His conception of the greatness of the Empire was indissolubly associated with his conception of the greatness of its sovran, and he asserted the absolutism of the autocrat in a degree which no Emperor had hitherto attempted. 45This was conspicuously shown in the dictatorship which he claimed over the Church. He was the first Emperor who studied dogmatic questions independently and systematically, and he had all the confidence of a professional theologian. A theologian on the throne is a public danger, and the principle of persecuting opinion, which had been fitfully and mildly pursued in the fifth century, was applied rigorously and systematically under Justinian.
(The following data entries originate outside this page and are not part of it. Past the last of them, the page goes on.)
[config.mk]
export PLATFORM = sky130hd
export DESIGN_NAME = vga_timing
export DESIGN_NICKNAME = d
export VERILOG_FILES = /design/src/barrel_pkg.sv /design/src/vga_timing.sv
export VERILOG_INCLUDE_DIRS = /design/src
export SDC_FILE = /design/constraint.sdc
export NUM_CORES = 1
export LEC_CHECK = 0
export BUFFER_PORTS_ARGS = -buffer_cell sky130_fd_sc_hd__buf_2
export CAP_MARGIN = 20
export CELL_PAD_IN_SITES_DETAIL_PLACEMENT = 1
export CELL_PAD_IN_SITES_GLOBAL_PLACEMENT = 1
export CORE_UTILIZATION = 35
export CTS_CLUSTER_DIAMETER = 150
export DETAILED_ROUTE_END_ITERATION = 7
export PLACE_DENSITY = 0.74
export SETUP_SLACK_MARGIN = 0.2
export SYNTH_ARGS = -nofsm -noshare
export SYNTH_HDL_FRONTEND = slang
export SYNTH_SLANG_ARGS = --single-unit
[constraint.sdc]
create_clock -name clk -period 3.1 [get_ports clk]
set_clock_uncertainty 0.05 [all_clocks]
set_input_delay 0.155 -clock clk [delete_from_list [all_inputs] [get_ports clk]]
set_output_delay 0.155 -clock clk [all_outputs]
set_load 0.005 [all_outputs]
[src/barrel_params.svh]
// ######################################
// 800x600 at 60 Hz with a 40 MHz pixel clock
// colours are 12-bit rgb with 4 bits per channel
// ######################################

`ifndef BARREL_PARAMS_SVH
`define BARREL_PARAMS_SVH

// horizontal timing in pixels
`define H_ACTIVE 800
`define H_FRONT 40
`define H_SYNC 128
`define H_TOTAL 1056

// vertical timing in lines
`define V_ACTIVE 600
`define V_FRONT 1
`define V_SYNC 4
`define V_TOTAL 628

// sprite geometry, at most 16 barrels
`define BARREL_COUNT 5
`define BARREL_WIDTH 32
`define BARREL_HEIGHT 32

// scene colours and first ground row
`define GROUND_Y 480
`define COLOR_BLANK 12'h888
`define COLOR_SKY 12'h4AF
`define COLOR_GROUND 12'h630
`define COLOR_TRANSPARENT 12'h000

`endif

[src/barrel_pkg.sv]
// ######################################
// vector types shared by the scene RTL and its testbench
// ######################################

package barrel_pkg;

    // pixel coordinate wide enough for the whole 1056x628 raster
    typedef logic [10:0] coord_t;

    // 4 bits each of red, green and blue, red in the top nibble
    typedef logic [11:0] rgb_t;

    // sprite address with the row in the upper 5 bits
    // and the column in the lower 5 bits
    typedef logic [9:0] sprite_addr_t;

endpackage

[src/vga_timing.sv]
// ######################################
// free-running 800x600 raster counters
// sync pulses are active high
// ######################################

`timescale 1ns/1ps

`include "barrel_params.svh"

module vga_timing (
    input  logic               clk,
    input  logic               rst,
    output barrel_pkg::coord_t hcount,
    output barrel_pkg::coord_t vcount,
    output logic               hsync,
    output logic               vsync,
    output logic               hblnk,
    output logic               vblnk
);

    import barrel_pkg::*;

    localparam int HSYNC_START = `H_ACTIVE + `H_FRONT;
    localparam int HSYNC_END   = `H_ACTIVE + `H_FRONT + `H_SYNC;
    localparam int VSYNC_START = `V_ACTIVE + `V_FRONT;
    localparam int VSYNC_END   = `V_ACTIVE + `V_FRONT + `V_SYNC;

    coord_t hcount_nxt;
    coord_t vcount_nxt;

    // next raster position, line advances on pixel wrap
    always_comb begin
        if (hcount == coord_t'(`H_TOTAL - 1)) begin
            hcount_nxt = '0;
            if (vcount == coord_t'(`V_TOTAL - 1)) begin
                vcount_nxt = '0;
            end else begin
                vcount_nxt = vcount + 1'b1;
            end
        end else begin
            hcount_nxt = hcount + 1'b1;
            vcount_nxt = vcount;
        end
    end

    // windows decoded from the next position so they line up with the counters
    always_ff @(posedge clk) begin
        if (rst) begin
            hcount <= '0;
            vcount <= '0;
            hsync  <= 1'b0;
            vsync  <= 1'b0;
            hblnk  <= 1'b0;
            vblnk  <= 1'b0;
        end else begin
            hcount <= hcount_nxt;
            vcount <= vcount_nxt;
            hblnk  <= (hcount_nxt >= `H_ACTIVE);
            vblnk  <= (vcount_nxt >= `V_ACTIVE);
            hsync  <= (hcount_nxt >= HSYNC_START) && (hcount_nxt < HSYNC_END);
            vsync  <= (vcount_nxt >= VSYNC_START) && (vcount_nxt < VSYNC_END);
        end
    end

endmodule

After elaboration in Yosys (flattened, before gate mapping). Index checks and enable logic that the tools add are counted.

Bits in registers: 26. Input bits: 2. Word-level logic and storage cells: 21.

$add $sub $neg: 2. Order comparisons: 6. Equality and inequality tests: 2. Mux-type cells: 3. Reduce and logical (&&, ||, !) cells: 2.

Operators with widths (number): $ge A11 B10 Y1 const B (4); $mux W11 (3); $add A11 B1 Y11 const B (2); $lt A11 B10 Y1 const B (2); $eq A11 B10 Y1 const B (1); $eq A11 B11 Y1 const B (1); $logic_and A1 B1 Y1 (2).

Longest topological paths before layout. Gate-level depths: netlist (run 1).

Word-level depth: 5. Depth in mapped cells: 9. Gate-level depth less buffers: 7.

Least setup slack after synthesis (run 1). Ideal clock, no wire load.

Path kind: register to register. Start point: reg hcount[7]. End point: reg vblnk. Setup time: 123 ps. Arrival time: 2204 ps. Path slack: 723 ps. Cell stages (with the launch flop): 9. Path buffers: 3. Period minus slack after synthesis: 2377 ps. Cell sequence: dfxtp_1 > buf_6 > or4_4 > or3_1 > buf_6 > buf_6 > a221o_1 > a311oi_1 > nor3_1.

Cells in the longest elaborated chain, start to end: 3.

RTL lines: start, declared (line vga_timing.sv:13) `output barrel_pkg::coord_t hcount,`; start signal, assigned (line vga_timing.sv:56) `hcount <= hcount_nxt;`; $eq A11 B11 Y1 (line vga_timing.sv:33) `` if (hcount == coord_t'(`H_TOTAL - 1)) begin ``; $mux W11 (line vga_timing.sv:33); $ge A11 B10 Y1 (no source line); end signal, assigned (line vga_timing.sv:59) `` vblnk <= (vcount_nxt >= `V_ACTIVE); ``; end, declared (line vga_timing.sv:18) `output logic vblnk`.

Every way passes these cells. A chain may end at the register's enable or synchronous reset.

Worst setup path in the final report (run 1).
Start point: reg hcount[0]. End point: reg vblnk.

Same word-level chain as after synthesis.

==> reports/metrics.csv, run 1 <==
stage,metric,value,unit
clock_network,deepest clock path buffer count,2,
synth,"Seq/Total Area, Yosys",32.2,%
critical_path,critical path data required time,3.20,ns
worst_hold_path,worst min path class,input port to register,
global_route,first-pass GRT wire length,6910,um
outcome,outcome,"complete, no violations",
sta,period utilization,86.1,%
clock_network,hold_buf cts,0,
critical_path,crit end category,register,
floorplan,IO Count,28,
cells_and_area,multi-input gate area in the final layout,963,um^2
routing,via count,1482,
routing,post-route antenna net violation count,0,
synth,Seq cells post-synth,26,
floorplan,Initial Util,36.9,%
synth,most common cell in the netlist,nor2_1,
synth,Cell variety after synth,51,
sta,Final min period,2.67,ns
floorplan,Row Count,24,
sta,Fin. Hold Viols,0,
synth,"EDFF count, synth",0,
power,P_leak,0.711,nW
critical_path,crit path kind,register to register,
routing,routed len/inst,15.1,um
placement,gpl congestion,0.886,
clock_network,clk_lat worst skew,0.28,ns
critical_path,Worst Path Max Fanout,17,
floorplan,overall die area,4890,um^2
synth,main area contributors after synthesis,"dfxtp_1 32%, nor2_1 6.3%, xor2_1 5.4%, xnor2_1 4.9%, nand3_1 3.7%",
routing,# DRC,0,
floorplan,Core ar.,4380,um^2
synth,Syn Nets,200,
synth,ys async rst share,0,%
sta,final setup violating endpoints,0,
flow_run,Max-cap violations,0,
clock_network,clk sinks,26,
clock_network,Post-CTS Resized,0,
cells_and_area,Fill cells,551,
placement,dpl hpwl,2940,um
power,VDD IR-drop max,0.151,mV
sta,Worst slew margin,67.3,%
cells_and_area,layout cells sized above 1,19.4,%
sta,setup tns final,0,ns
critical_path,CP Launch Type,register,
synth,largest area contributor in the netlist,dfxtp_1,
global_route,Tot GR Track Use,17.6,%
sta,minimum hold slack,0.262,ns
synth,cell area after synthesis,1620,um^2
routing,"wirelength, routed",4060,um
cells_and_area,area delta synth->final,10.4,%
clock_network,CTS Root Cell,clkbuf_8,
global_route,antenna violations before repair,0,
placement,PortBufs,27,
clock_network,H-tree depth,1,
synth,Avg Inst Size Synth,8.25,um^2
worst_hold_path,hold depth,2,
sta,highest clock rate,375,MHz
floorplan,Die W,70.0,um
global_route,largest net degree at the start of global routing,26,
global_route,number of global-route vias before repair,1354,
sta,RSZ-0062 raised after global routing,no,
synth,gate count of the mapped netlist,196,
global_route,total congestion overflow,0,
sta,Worst Max-Slew Pin Slew,0.491,ns
floorplan,Die Ht,70.0,um
clock_network,"Reg clk slew, reported paths",0.09,ns
clock_network,Num CTS Buffers,3,
critical_path,FF-to-FF setup slack,0.43,ns
cells_and_area,NumNets Final,222,
synth,Synth top area share,32.2,%
routing,DRT Pass-1 Iters,4,
sta,final-report max-slew violation count,0,
synth,Ys Warns,0,
routing,DRT iter0 DRCs,53,
clock_network,Post-CTS Setup Inserts,0,
power,Power Density,336,nW/um^2
clock_network,TritonCTS clock tree,built,
synth,ys flop type,dfxtp_1,
routing,DR vias/cell,5.51,
cells_and_area,n_diodes,0,
cells_and_area,FF+latch area,520,um^2
critical_path,critical path arrival,2.77,ns
critical_path,worst reg2reg path depth,7,
synth,Synth top cells by count,"27 x nor2_1, 26 x dfxtp_1, 12 x nand2_1, 12 x nand3_1",
[flip-flops by register name, indices dropped and copies added (netlist names)]
signal	flops
hblnk	1
hcount	11
vcount	11
hsync	1
vblnk	1
vsync	1
[layout make-up]
cell class | count | share of cell area (%)
Inverter | 4 | 0.842
Tap cell | 52 | 3.65
Multi-Input combinational cell | 152 | 54.0
Clock buffer | 4 | 3.09
Sequential cell | 26 | 29.2
Timing Repair Buffer | 31 | 9.26
[cells by family after synthesis]
logic type / count (synthesis) / share of synthesized area, %
AND/OR/NAND/NOR: 98 / 33.0
AO/OA/AOI/OAI: 31 / 13.2
flip-flops: 26 / 32.2
XOR/XNOR: 19 / 10.3
buffers and inverters: 18 / 8.51
multiplexers: 2 / 1.24
adder cells (fa/ha/maj): 2 / 1.55
[report_power, final]
group,internal (mW),switching (mW),leakage (nW)
logic,0.0114,0.0140,0.473
clock network,0.114,0.114,0.0288
registers,0.338,0.00771,0.210
total,0.464,0.135,0.711
[cells in the final DEF, fill, tap and decap left out, types with 4 or more instances in the layout]
cell,n
a21oi_1,7
a311oi_1,4
a31oi_1,4
and3_1,6
buf_2,27
buf_4,4
clkbuf_8,4
dfxtp_1,26
inv_1,4
nand2_1,12
nand3_1,12
nand4_1,5
nor2_1,27
nor3_1,10
o21ai_0,5
xnor2_1,9
xor2_1,10
[routing by layer]
metal  vias to the layer above  global-route usage (%)  part of all wire [%]
li1                        739                       -                     -
met1                       707                    26.7                    53
met2                        31                    25.6                    42
met3                         5                    1.73                   2.9
met4                         0                    6.44                   1.5
met5                         -                       0                     0
[path summary, 6_finish.rpt]
check | from | endpoint
setup / recovery | hcount[0] | vblnk
hold / removal | rst | vcount[7]
setup reg to reg | hcount[0] | vblnk
hold reg to reg | vcount[1] | vcount[1]
[worst max-delay path, cell delays in order (launching register included)]
cell and delay (ns):
dfxtp_1 0.46, ha_1 0.32, nand4_1 0.31, or3_4 0.57, nor4_4 0.33, xor2_1 0.14
a311oi_1 0.29, nor3_1 0.08
[metrics by stage]
stage          power [mW]  util, %  worst slack (ns)  area, um^2  instances
5_1_grt             0.626     40.7             0.208        1780        269
2_1_floorplan       0.371        -             0.723        1620        196
3_3_place_gp        0.379     39.3             0.467        1720        265
3_5_place_dp        0.379     39.3             0.327        1720        265
6_report            0.599     40.7             0.432        1780        269
4_1_cts             0.609     40.6             0.300        1780        269
Power figures use the tool's default switching activity.
==> run 2, diff against run 1 <==
--- a/config.mk
+++ b/config.mk
@@ -8,12 +8,12 @@
 export LEC_CHECK = 0
 export BUFFER_PORTS_ARGS = -buffer_cell sky130_fd_sc_hd__buf_2
 export CAP_MARGIN = 20
-export CELL_PAD_IN_SITES_DETAIL_PLACEMENT = 1
-export CELL_PAD_IN_SITES_GLOBAL_PLACEMENT = 1
-export CORE_UTILIZATION = 35
+export CELL_PAD_IN_SITES_DETAIL_PLACEMENT = 0
+export CELL_PAD_IN_SITES_GLOBAL_PLACEMENT = 2
+export CORE_UTILIZATION = 32
 export CTS_CLUSTER_DIAMETER = 150
 export DETAILED_ROUTE_END_ITERATION = 7
-export PLACE_DENSITY = 0.74
+export PLACE_DENSITY = 0.82
 export SETUP_SLACK_MARGIN = 0.2
 export SYNTH_ARGS = -nofsm -noshare
 export SYNTH_HDL_FRONTEND = slang
==> run 2 against run 1 <==
  * Die area increased by 9.1%
  * Critical endpoint is now vsync
  * Core utilization down 2.7 points
  * First-iteration DRC count rose by 34%
==> reports/metrics.csv, run 2 (synthesized netlist as in run 1, its figures left out) <==
stage,metric,value,unit,change
sta,period utilization,82.8,%,was 86.1%
global_route,number of global-route vias before repair,1335,,was 1354
routing,routed len/inst,13.5,um,was 15.1 um
cells_and_area,NumNets Final,224,,was 222
worst_hold_path,hold_sp,rst,,unchanged
floorplan,overall die area,5340,um^2,was 4890 um^2
clock_network,clk sinks,26,,unchanged
cells_and_area,Fill cells,518,,was 551
critical_path,crit path kind,register to register,,unchanged
clock_network,TritonCTS clock tree,built,,unchanged
routing,via count,1457,,was 1482
placement,gpl congestion,0.812,,was 0.886
global_route,largest net degree at the start of global routing,26,,unchanged
critical_path,Worst Path Max Fanout,17,,unchanged
cells_and_area,area delta synth->final,12.5,%,was 10.4%
critical_path,crit path buf inv count,0,,unchanged
critical_path,R2R Path Start,hcount[7],,was hcount[0]
floorplan,IO Count,28,,unchanged
routing,# DRC,0,,unchanged
critical_path,Worst path max stage delay,0.58,ns,was 0.57 ns
critical_path,Slowest cell on crit path,or4_4,,was or3_4
critical_path,FF-to-FF setup slack,0.53,ns,was 0.43 ns
global_route,total congestion overflow,0,,unchanged
sta,Worst Max-Slew Pin Slew,0.497,ns,was 0.491 ns
global_route,first-pass GRT wire length,6450,um,was 6910 um
critical_path,Worst Setup SP,hcount[7],,was hcount[0]
clock_network,deepest clock path buffer count,2,,unchanged
clock_network,CTS Root Cell,clkbuf_8,,unchanged
sta,Worst slew margin,66.9,%,was 67.3%
global_route,Tot GR Track Use,15.5,%,was 17.6%
power,Power Density,329,nW/um^2,was 336 nW/um^2
sta,Final min period,2.57,ns,was 2.67 ns
cells_and_area,"Core Util, Final",38.0,%,was 40.7%
sta,final-report max-slew violation count,0,,unchanged
clock_network,"Reg clk slew, reported paths",0.10,ns,was 0.09 ns
cells_and_area,n_diodes,0,,unchanged
sta,final setup violating endpoints,0,,unchanged
cells_and_area,layout cells sized above 1,20.1,%,was 19.4%
floorplan,Initial Util,33.8,%,was 36.9%
global_route,antenna violations before repair,0,,unchanged
critical_path,"CP delay by family, top",simple AND/OR/NAND/NOR gates,,unchanged
outcome,outcome,"complete, no violations",,unchanged
sta,RSZ-0062 raised after global routing,no,,unchanged
floorplan,Die W,73.1,um,was 70.0 um
placement,PortBufs,27,,unchanged
cells_and_area,most frequent cells in the layout,"27 x nor2_1, 27 x buf_2, 26 x dfxtp_1",,unchanged
critical_path,CP cell instances,or4_4 -> or3_4 -> nor2_1 -> a221oi_1 -> nor4_1 -> o2111a_1,,was ha_1 -> nand4_1 -> or3_4 -> nor4_4 -> xor2_1 -> a311oi_1 -> nor3_1
placement,dpl hpwl,2730,um,was 2940 um
clock_network,Num CTS Buffers,3,,unchanged
routing,DR vias/cell,5.09,,was 5.51
power,total power,0.598,mW,was 0.599 mW
floorplan,Core ar.,4790,um^2,was 4380 um^2
routing,DRT Pass-1 Iters,4,,unchanged
clock_network,H-tree depth,1,,unchanged
clock_network,hold_buf cts,0,,unchanged
sta,highest clock rate,389,MHz,was 375 MHz
critical_path,critical path arrival,2.74,ns,was 2.77 ns
power,P_leak,0.720,nW,was 0.711 nW
critical_path,crit end category,register,,unchanged
sta,Fin. Hold Viols,0,,unchanged
routing,DRT iter0 DRCs,71,,was 53
critical_path,critical path data required time,3.27,ns,was 3.20 ns
critical_path,CP Launch Type,register,,unchanged
flow_run,Max-cap violations,0,,unchanged
clock_network,clk_lat worst skew,0.27,ns,was 0.28 ns
floorplan,Row Count,25,,was 24
worst_hold_path,worst min path class,input port to register,,unchanged
routing,post-route antenna net violation count,0,,unchanged
floorplan,Die Ht,73.1,um,was 70.0 um
routing,"wirelength, routed",3850,um,was 4060 um
power,VDD IR-drop max,0.170,mV,was 0.151 mV
sta,setup tns final,0,ns,unchanged
cells_and_area,Largest regs,"hcount (11), vcount (11)",,unchanged
[run 2: what timing repair did]
action | 4_1_cts | 5_1_grt
hold endpoints to repair | 0 | 0
resized for setup | 0 | 1
setup endpoints to repair | 0 | 3
buffers inserted | 0 | 2
[run 2: metal layers]
| metal | vias up | share of wire, % | global-route usage (%) |
|---|---|---|---|
| met5 | - | 0 | 0 |
| met4 | 0 | 0.75 | 4.58 |
| met3 | 2 | 4.7 | 2.49 |
| met2 | 39 | 41 | 22.0 |
| met1 | 669 | 54 | 23.8 |
| li1 | 747 | - | - |
[run 2: worst paths after layout]
check / to / depth (start not counted)
worst max-delay path: vsync / 6
worst min register to register: vcount[1] / 2
worst min-delay path: vcount[7] / 2
worst max register to register: vsync / 6
[run 2: stage by stage]
| stage | worst slack [ns] | hold slack [ns] | area, um^2 | std cells |
|---|---|---|---|---|
| floorplan | 0.723 | 0.389 | 1620 | 196 |
| global placement | 0.457 | 0.473 | 1740 | 280 |
| detailed placement | 0.287 | 0.477 | 1740 | 280 |
| CTS | 0.253 | 0.278 | 1800 | 284 |
| global route | 0.266 | 0.298 | 1820 | 286 |
| finish | 0.533 | 0.272 | 1820 | 286 |
[run 2: layout make-up]
cell class                 instances  area (um^2)  share of cell area (%)
clock buffer                       4         55.1                    3.03
inverter                           4         15.0                   0.826
multi-input combinational        152          963                    53.0
timing repair buffer              33          180                    9.91
sequential                        26          520                    28.6
tap                               67         83.8                    4.61
[run 2: power by group]
group          internal (mW)  leakage (nW)  switching (mW)
clock                  0.114        0.0288           0.114
combinational         0.0113         0.481          0.0138
sequential             0.338         0.210         0.00651
total                  0.463         0.720           0.134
His determination to be supreme in all departments made him impatient of advice; he did not like his commands to be discussed, and he left to his ministers little latitude for decision. His passion for dealing personally with the minute details of government had the same unfortunate results as in the case of Philip II. 46Like other autocrats, he was jealous and suspicious, and ready to listen to calumnies against his most loyal servants. And there was a vein of weakness in his character. He faltered at one supremely critical moment of his reign, and his consort, Theodora, had an influence over him which no woman could have exercised over an Augustus or a Constantine.